Nitrogen Timing and Frost Considerations
Applying nitrogen to frosted ground is poor practice. However, when land freezes hard enough to prevent tramline damage, many crops will receive a minimum of 60 kg/ha of nitrogen this month. Decisions on higher rates depend on forecast conditions, workload, and how easily the land travels. Fields with easier travel allow more flexibility; tougher land may justify slightly higher early rates to buy time before the next pass.
Where crops retain canopy with low larval pressure, GAI-based canopy models remain valid.
Liquid nitrogen requires caution in frosty conditions. Yellow tramlines from dribble bars are common when applied over frost. These marks usually have minimal impact on yield, but given waterlogging and larval activity, growers should avoid avoidable crop stress wherever possible.
Direct Drilled Cereals
Crop Performance and Soil Conditions
September-drilled crops established directly into standing cover look strong and often walk drier than those planted into conventional seedbeds at the same time.

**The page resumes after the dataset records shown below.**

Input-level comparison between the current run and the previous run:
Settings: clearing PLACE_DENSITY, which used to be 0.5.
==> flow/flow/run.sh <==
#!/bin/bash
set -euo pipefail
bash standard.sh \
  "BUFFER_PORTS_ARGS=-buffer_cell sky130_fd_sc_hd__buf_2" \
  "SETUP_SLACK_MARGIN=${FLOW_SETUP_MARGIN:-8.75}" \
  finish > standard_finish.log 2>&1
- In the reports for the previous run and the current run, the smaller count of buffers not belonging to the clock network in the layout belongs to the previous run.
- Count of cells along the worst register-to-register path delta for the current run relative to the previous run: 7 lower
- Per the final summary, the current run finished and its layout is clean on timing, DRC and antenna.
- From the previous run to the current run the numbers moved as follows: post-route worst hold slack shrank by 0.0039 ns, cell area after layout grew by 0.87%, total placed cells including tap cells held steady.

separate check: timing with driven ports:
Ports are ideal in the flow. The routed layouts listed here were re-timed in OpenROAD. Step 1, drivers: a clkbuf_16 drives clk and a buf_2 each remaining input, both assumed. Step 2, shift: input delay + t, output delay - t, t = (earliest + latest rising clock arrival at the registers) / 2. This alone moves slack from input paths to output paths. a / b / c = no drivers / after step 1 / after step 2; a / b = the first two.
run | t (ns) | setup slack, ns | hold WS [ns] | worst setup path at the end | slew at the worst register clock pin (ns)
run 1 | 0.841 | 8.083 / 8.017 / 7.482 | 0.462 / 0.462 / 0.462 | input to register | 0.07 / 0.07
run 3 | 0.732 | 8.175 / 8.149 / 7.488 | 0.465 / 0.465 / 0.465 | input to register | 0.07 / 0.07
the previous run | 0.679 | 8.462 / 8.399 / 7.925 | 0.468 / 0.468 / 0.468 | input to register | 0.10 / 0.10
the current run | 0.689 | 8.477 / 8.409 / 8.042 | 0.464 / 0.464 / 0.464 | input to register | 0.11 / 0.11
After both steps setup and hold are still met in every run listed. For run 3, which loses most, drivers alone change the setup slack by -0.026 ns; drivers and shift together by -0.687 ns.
This is an optimization exercise on Yosys and OpenROAD, whose aim is small area, a short achievable clock period and few clock cycles per item, not a production implementation.
Function was checked by simulation only, so behaviour that the tests miss may differ from the original.
Power and IR drop assume default switching activity.

==> flow/design.v <==
module time_orderer (
    input  wire         clk,
    input  wire         rst_n,
    input  wire         cmd_valid,
    output wire         cmd_ready,
    input  wire [127:0] cmd,
    output reg          res_valid,
    output reg  [3:0]   res_status,
    output reg          hit_valid,
    input  wire         hit_ready,
    output reg          hit_dir,
    output reg  [14:0]  hit_chan,
    output reg  [63:0]  hit_time,
    output reg  [31:0]  hit_tot,
    output reg  [4:0]   fault
);
    localparam NCHAN = 8;
    localparam DEPTH = 4;
    localparam HW    = 97;               
    integer i, j, k;
    reg         rdy_q;
    reg         m_v;
    reg [127:0] m_cmd;
    assign cmd_ready = rdy_q;
    wire acc     = cmd_valid & rdy_q;
    wire acc_op5 = acc & (cmd[127:124] == 4'h5);
    reg [HW-1:0] slot [0:NCHAN-1][0:DEPTH-1];    
    reg [DEPTH-1:0] sv [0:NCHAN-1];      
    reg [1:0]    bp [0:NCHAN-1];         
    reg [5:0]    total;
    reg          mresp_pend;             
    reg [NCHAN-1:0] stale;               
    reg [NCHAN-1:0] stale_n;             
    reg          bef [0:NCHAN-1][0:NCHAN-1];
    wire [3:0]  op       = m_cmd[127:124];
    wire        is_op5   = (op == 4'h5);
    wire        is_add   = (op == 4'h4) && (m_cmd[122:111] == 12'd0);
    wire        is_merge = is_op5 && (m_cmd[123:0] == 124'd0);
    wire        in_range = (m_cmd[110:99] == 12'd0);
    wire [2:0]  ac       = m_cmd[98:96];
    wire [DEPTH-1:0] asv = sv[ac];
    wire        full     = asv[DEPTH-1];
    wire        m_act    = m_v && !mresp_pend;
    wire        merging  = m_act && is_merge && (total != 6'd0);
    wire        m_done   = m_act && !merging;
    wire        do_store = m_done && is_add && in_range && !full;
    wire        m_load   = !m_v || m_done;
    reg [NCHAN-1:0] vld;
    always @* begin
        for (i = 0; i < NCHAN; i = i + 1)
            vld[i] = sv[i][0];
    end
    reg [63:0]      st_t;
    reg [NCHAN-1:0] below;
    reg [NCHAN-1:0] goes_first;          
    always @* begin
        st_t = 64'd0;
        for (i = 0; i < NCHAN; i = i + 1) begin
            st_t[31:0]  = st_t[31:0]  | ({32{stale[i]}}    & slot[i][0][63:32]);
            st_t[63:32] = st_t[63:32] | ({32{!stale_n[i]}} & slot[i][0][95:64]);
        end
        for (j = 0; j < NCHAN; j = j + 1) begin
            below[j] = 1'b0;
            for (i = 0; i < j; i = i + 1)
                below[j] = below[j] | stale[i];
            goes_first[j] = (st_t < slot[j][0][95:32]) |
                            ((st_t == slot[j][0][95:32]) & below[j]);
        end
    end
    reg befn [0:NCHAN-1][0:NCHAN-1];
    reg [NCHAN-1:0] win;
    always @* begin
        for (i = 0; i < NCHAN; i = i + 1)
            for (j = 0; j < NCHAN; j = j + 1)
                befn[i][j] = 1'b0;
        for (i = 0; i < NCHAN; i = i + 1)
            for (j = i + 1; j < NCHAN; j = j + 1)
                befn[i][j] = stale[i] ? goes_first[j] : (stale[j] ? !goes_first[i] : bef[i][j]);
        for (i = 0; i < NCHAN; i = i + 1) begin
            win[i] = vld[i];
            for (j = 0; j < NCHAN; j = j + 1) begin
                if (j < i) win[i] = win[i] & (!vld[j] | !befn[j][i]);
                if (j > i) win[i] = win[i] & (!vld[j] |  befn[i][j]);
            end
        end
    end
    reg [HW-1:0] sel_hit;
    reg [2:0]    sel_c;
    always @* begin
        sel_hit = {HW{1'b0}};
        sel_c   = 3'd0;
        for (i = 0; i < NCHAN; i = i + 1) begin
            sel_hit = sel_hit | ({HW{win[i]}} & slot[i][0]);
            sel_c   = sel_c | ({3{win[i]}} & i[2:0]);
        end
    end
    wire taken    = hit_valid && hit_ready;
    wire out_free = !hit_valid || hit_ready;
    wire pop      = merging && out_free;
    wire last_pop = pop && (total == 6'd1);
    wire [HW-1:0] wdata = {m_cmd[123], m_cmd[63:0], m_cmd[95:64]};
    wire [HW-1:0] wdata_g = {HW{!merging}} & wdata;
    reg  [HW-1:0] head_d [0:NCHAN-1];
    always @* begin
        for (i = 0; i < NCHAN; i = i + 1)
            head_d[i] = ({HW{merging && bp[i] == 2'd0}} & slot[i][1]) |
                        ({HW{merging && bp[i] == 2'd1}} & slot[i][2]) |
                        ({HW{merging && bp[i] == 2'd2}} & slot[i][3]) | wdata_g;
    end
    always @(posedge clk) begin
        for (i = 0; i < NCHAN; i = i + 1) begin
            if ((merging && pop && win[i]) || (do_store && ac == i && !sv[i][0]))
                slot[i][0] <= head_d[i];
            for (k = 1; k < DEPTH; k = k + 1)
                if (do_store && ac == i && !sv[i][k] && sv[i][k-1])
                    slot[i][k] <= wdata;
        end
    end
    always @(posedge clk) begin
        if (m_load) m_cmd <= cmd;
    end
    always @(posedge clk) begin
        if (pop) begin
            hit_dir  <= sel_hit[96];
            hit_time <= sel_hit[95:32];
            hit_tot  <= sel_hit[31:0];
            hit_chan <= {12'd0, sel_c};
        end
        for (i = 0; i < NCHAN; i = i + 1)
            for (j = i + 1; j < NCHAN; j = j + 1)
                bef[i][j] <= befn[i][j];
    end
    always @(posedge clk) begin
        if (!rst_n) begin
            rdy_q      <= 1'b1;
            m_v        <= 1'b0;
            hit_valid  <= 1'b0;
            res_valid  <= 1'b0;
            res_status <= 4'd0;
            fault      <= 5'd0;
            total      <= 6'd0;
            mresp_pend <= 1'b0;
            stale      <= {NCHAN{1'b0}};
            stale_n    <= {NCHAN{1'b1}};
            for (i = 0; i < NCHAN; i = i + 1) begin
                sv[i] <= {DEPTH{1'b0}};
                bp[i] <= 2'd0;
            end
        end else begin
            if (m_load)        m_v <= acc;
            else if (last_pop) m_v <= 1'b0;
            rdy_q <= !((m_load ? acc_op5 : (m_v && is_op5 && !last_pop)) ||
                       (mresp_pend && !taken));
            for (i = 0; i < NCHAN; i = i + 1) begin
                if (do_store && ac == i)
                    sv[i] <= {sv[i][DEPTH-2:0], 1'b1};
                if (pop && win[i]) begin
                    sv[i] <= {1'b0, sv[i][DEPTH-1:1]};
                    bp[i] <= bp[i] + 2'd1;
                end
                if (do_store && ac == i && !sv[i][0])
                    bp[i] <= 2'd0;
                stale[i]   <= (pop && win[i] && sv[i][1]) ||
                              (do_store && ac == i && !sv[i][0]);
                stale_n[i] <= !((pop && win[i] && sv[i][1]) ||
                                (do_store && ac == i && !sv[i][0]));
            end
            if (do_store)  total <= total + 6'd1;
            else if (pop)  total <= total - 6'd1;
            if (out_free) hit_valid <= pop;
            if (last_pop)   mresp_pend <= 1'b1;
            else if (taken) mresp_pend <= 1'b0;
            res_valid <= 1'b0;
            if (mresp_pend && taken) begin
                res_valid  <= 1'b1;
                res_status <= 4'd0;
            end else if (m_done) begin
                res_valid <= 1'b1;
                if (is_add) begin
                    if (!in_range) begin
                        res_status <= 4'd1;
                        fault[0]   <= 1'b1;
                    end else if (full) begin
                        res_status <= 4'd4;
                        fault[3]   <= 1'b1;
                    end else
                        res_status <= 4'd0;
                end else if (is_merge) begin
                    res_status <= 4'd0;
                end else begin
                    res_status <= 4'd5;
                    fault[4]   <= 1'b1;
                end
            end
        end
    end
endmodule
Settings: LEC_CHECK=0, CAP_MARGIN=50, CORE_MARGIN=2, CORE_UTILIZATION=45, SLEW_MARGIN=75, SYNTH_MEMORY_MAX_BITS=8192; clock period 27.0 ns.
run.sh (not shown) runs the stock make flow with config.mk's settings and CLKGATE_MAP_FILE= SYNTH_SCRIPT=/design/flow/synth_recipe.tcl, a recipe that flattens the netlist after the stock synthesis.
Testbench counts at the start, summed over its fixed seeds: cycles 13,092, commands 6,730.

Most crops drilled into dry seedbeds are now draining better and travelling more easily than October/November plantings on wetter soils.
October/November cereals and winter beans drilled into green cover are holding up well where drainage is adequate.
Field Drainage: A Continuing Priority
This season again highlights the value of keeping drainage maps updated as land changes hands. Consistent ditch cleaning and timely moling remain essential when conditions permit.